Les droits des travailleurs au Qatar étaient un point de discorde lorsque la Fifa a décerné au pays la candidature à la Coupe du monde en 2010, et au fil des ans, ces craintes ont été fondées. Le Qatar utilise le système Kafala basé sur le parrainage, liant les travailleurs migrants à un employeur spécifique qui est généralement responsable de leur visa et de leur statut juridique, ce qui signifie que des millions de travailleurs sont vulnérables aux abus et à des conditions de travail choquantes.

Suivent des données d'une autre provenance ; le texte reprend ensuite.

$ cat config.mk
export PLATFORM = sky130hd
export DESIGN_NAME = arbitro_rr4a1_flat
export DESIGN_NICKNAME = d
export VERILOG_FILES = /design/src/rtl/arbitro_rr4a1_if.sv /design/src/rtl/arbitro_rr4a1.sv /design/src/flat_wrapper.sv
export SDC_FILE = /design/constraint.sdc
export NUM_CORES = 1
export LEC_CHECK = 0
export ABC_CLOCK_PERIOD_IN_PS = 2400
export CORE_MARGIN = 3
export CORE_UTILIZATION = 33
export DETAILED_ROUTE_END_ITERATION = 6
export PLACE_DENSITY_LB_ADDON = 0.25
export REMOVE_ABC_BUFFERS = 1
export SYNTH_ARGS = -nofsm -noshare
export SYNTH_HDL_FRONTEND = slang
export SYNTH_SLANG_ARGS = --single-unit
$ cat constraint.sdc
create_clock -name clk -period 2.4 [get_ports clk]
set_input_delay 0.6 -clock clk [delete_from_list [all_inputs] [get_ports clk]]
set_output_delay 0.6 -clock clk [all_outputs]
set_load 0.01 [all_outputs]
**src/rtl/pending_req_server_pkg.sv**
```systemverilog
// Shared types and constants for the pending-request server.
// Holds the offer FSM encoding and the request-vector geometry.
package pending_req_server_pkg;

  localparam int unsigned NREQ  = 4;
  localparam int unsigned POS_W = 2;

  typedef enum logic {
    IDLE  = 1'b0,
    OFFER = 1'b1
  } state_e;

  // One-hot decode of a source index into a request-vector mask.
  function automatic logic [NREQ-1:0] pos_onehot(input logic [POS_W-1:0] pos);
    logic [NREQ-1:0] mask;
    mask      = '0;
    mask[pos] = 1'b1;
    return mask;
  endfunction

endpackage

```
**src/rtl/prio_enc4.sv**
```systemverilog
// Lowest-set-bit encoder for a 4-entry request vector.
// An all-zero input encodes to index 0; the lowest set index wins.
module prio_enc4
  import pending_req_server_pkg::*;
(
  input  logic [NREQ-1:0]  req,
  output logic [POS_W-1:0] pos
);

  always_comb begin
    pos = '0;
    if (req[0]) begin
      pos = 2'd0;
    end else if (req[1]) begin
      pos = 2'd1;
    end else if (req[2]) begin
      pos = 2'd2;
    end else if (req[3]) begin
      pos = 2'd3;
    end
  end

endmodule

```
**src/rtl/pending_req_server.sv**
```systemverilog
// Collects one-cycle request strobes into a pending register and offers them
// one at a time, lowest index first, over a registered valid/ready handshake.
module pending_req_server
  import pending_req_server_pkg::*;
#(
  parameter int unsigned CNT_W = 8
) (
  input  logic             clk,
  input  logic             reset,
  input  logic [NREQ-1:0]  req_in,
  output logic             out_valid,
  input  logic             out_ready,
  output logic [POS_W-1:0] out_pos,
  output logic [NREQ-1:0]  pending,
  output logic             dup_err,
  output logic [CNT_W-1:0] served_cnt
);

  state_e           state_q, state_d;
  logic [POS_W-1:0] pos_q, pos_d;
  logic [NREQ-1:0]  pending_q, pending_d;
  logic             dup_q, dup_d;
  logic [CNT_W-1:0] cnt_q, cnt_d;

  logic             fire;
  logic [NREQ-1:0]  clear_mask;
  logic [POS_W-1:0] enc_pos;
  logic             cnt_sat;

  assign fire       = (state_q == OFFER) && out_ready;
  assign clear_mask = fire ? pos_onehot(pos_q) : '0;
  assign pending_d  = (pending_q & ~clear_mask) | req_in;
  assign cnt_sat    = (cnt_q == {CNT_W{1'b1}});

  prio_enc4 u_prio_enc4 (
    .req (pending_d),
    .pos (enc_pos)
  );

  // A new offer is chosen only when idle or when the current one is taken;
  // a live offer is never pre-empted by a lower-index arrival.
  always_comb begin
    state_d = state_q;
    pos_d   = pos_q;
    if ((state_q == IDLE) || fire) begin
      if (|pending_d) begin
        state_d = OFFER;
        pos_d   = enc_pos;
      end else begin
        state_d = IDLE;
        pos_d   = '0;
      end
    end
  end

  // A strobe that hits a bit still pending after this cycle's clear is merged.
  always_comb begin
    dup_d = dup_q | (|(req_in & pending_q & ~clear_mask));
  end

  always_comb begin
    cnt_d = cnt_q;
    if (fire && !cnt_sat) begin
      cnt_d = cnt_q + 1'b1;
    end
  end

  always_ff @(posedge clk) begin
    if (reset) begin
      state_q   <= IDLE;
      pos_q     <= '0;
      pending_q <= '0;
      dup_q     <= 1'b0;
      cnt_q     <= '0;
    end else begin
      state_q   <= state_d;
      pos_q     <= pos_d;
      pending_q <= pending_d;
      dup_q     <= dup_d;
      cnt_q     <= cnt_d;
    end
  end

  assign out_valid  = (state_q == OFFER);
  assign out_pos    = pos_q;
  assign pending    = pending_q;
  assign dup_err    = dup_q;
  assign served_cnt = cnt_q;

endmodule

```
$ cat config.mk
export PLATFORM = sky130hd
export DESIGN_NAME = processor_st_to_mm_fifo_csr
export DESIGN_NICKNAME = d
export VERILOG_FILES = /design/src/rtl/processor_fifo_pkg.sv /design/src/rtl/processor_sync_fifo_core.sv /design/src/rtl/processor_st_to_mm_fifo_csr.sv
export SDC_FILE = /design/constraint.sdc
export NUM_CORES = 1
export LEC_CHECK = 0
export BUFFER_PORTS_ARGS = -buffer_cell sky130_fd_sc_hd__buf_2
export CAP_MARGIN = 20
export CORE_MARGIN = 10
export CORE_UTILIZATION = 60
export CTS_CLUSTER_SIZE = 24
export DETAILED_ROUTE_END_ITERATION = 8
export PLACE_DENSITY = 0.78
export SKIP_CTS_REPAIR_TIMING = 1
export SYNTH_ARGS = -nofsm -noshare
export SYNTH_HDL_FRONTEND = slang
export SYNTH_SLANG_ARGS = --single-unit
$ cat constraint.sdc
create_clock -name wrclock -period 3.55 [get_ports wrclock]
set_input_delay 0.1775 -clock wrclock [delete_from_list [all_inputs] [get_ports wrclock]]
set_output_delay 0.1775 -clock wrclock [all_outputs]
set_load 0.05 [all_outputs]
$ cat src/rtl/processor_fifo_pkg.sv
// Shared constants for the stream-to-register FIFO: register map, STATUS bit
// positions and a width helper for pointer/level sizing.
package processor_fifo_pkg;

  localparam logic [2:0] ADDR_DATA    = 3'd0;
  localparam logic [2:0] ADDR_LEVEL   = 3'd1;
  localparam logic [2:0] ADDR_STATUS  = 3'd2;
  localparam logic [2:0] ADDR_THRESH  = 3'd3;
  localparam logic [2:0] ADDR_DROP    = 3'd4;
  localparam logic [2:0] ADDR_CTRL    = 3'd5;
  localparam logic [2:0] ADDR_LAST_CH = 3'd6;

  localparam int ST_EMPTY = 0;
  localparam int ST_FULL  = 1;
  localparam int ST_OVF   = 2;
  localparam int ST_UNF   = 3;
  localparam int ST_IRQ   = 4;

  // Ceiling log2; a depth of N entries needs clog2(N) pointer bits.
  function automatic int clog2(input int v);
    int r;
    int x;
    r = 0;
    x = v - 1;
    while (x > 0) begin
      r = r + 1;
      x = x >> 1;
    end
    return r;
  endfunction

endpackage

Ce n’est qu’en 2018 que le Qatar a mis fin à l’exigence d’un «permis de sortie» pour la plupart des travailleurs, ce qui signifie que les personnes concernées ont le droit de quitter le pays sans avoir à demander au préalable l’autorisation de leur employeur. L’année précédente, le gouvernement du Qatar a adopté une nouvelle législation pour les travailleurs domestiques, créant un comité régissant les conflits du travail et créant un fonds de soutien et d’assurance pour les travailleurs.

En 2020, le Qatar a mis fin à l’exigence de « certificat de non-objection », ce qui signifie que tous les travailleurs devraient désormais pouvoir changer d’emploi sans avoir besoin au préalable de l’autorisation de leur employeur actuel. En outre, le pays a introduit un salaire minimum obligatoire de 1 000 QAR par mois (274 $).

Cependant, il reste encore beaucoup à faire. Amnesty International a révélé en 2020 que les employés d’une entreprise de conception et de construction au Qatar engagés pour travailler sur le stade Al Bayt n’avaient pas été payés jusqu’à sept mois. La Fifa a déclaré qu’elle n’était pas au courant de la situation, mais Amnesty International déclare que le comité « ne prend toujours pas suffisamment au sérieux les violations des droits de l’homme liées à la Coupe du monde ».

Notant toutefois que cette couple du monde détient le record de 220 milliards de dollars investi dans l’événement.

Yasmin Purnell 

NDLR : En tant que visiteur, il est recommandé d’avoir un budget d'au moins 113 € / jour et par personne, soit 426 qar / jour pour séjourner au Qatar. Quant au salaire moyen il s'élève à 14 958 qar, ce qui équivaut à 3 948 € par mois. A mettre en perspective avec les 265 € par mois accordés aux travailleurs étrangers… L’esclavagisme n’est pas loin.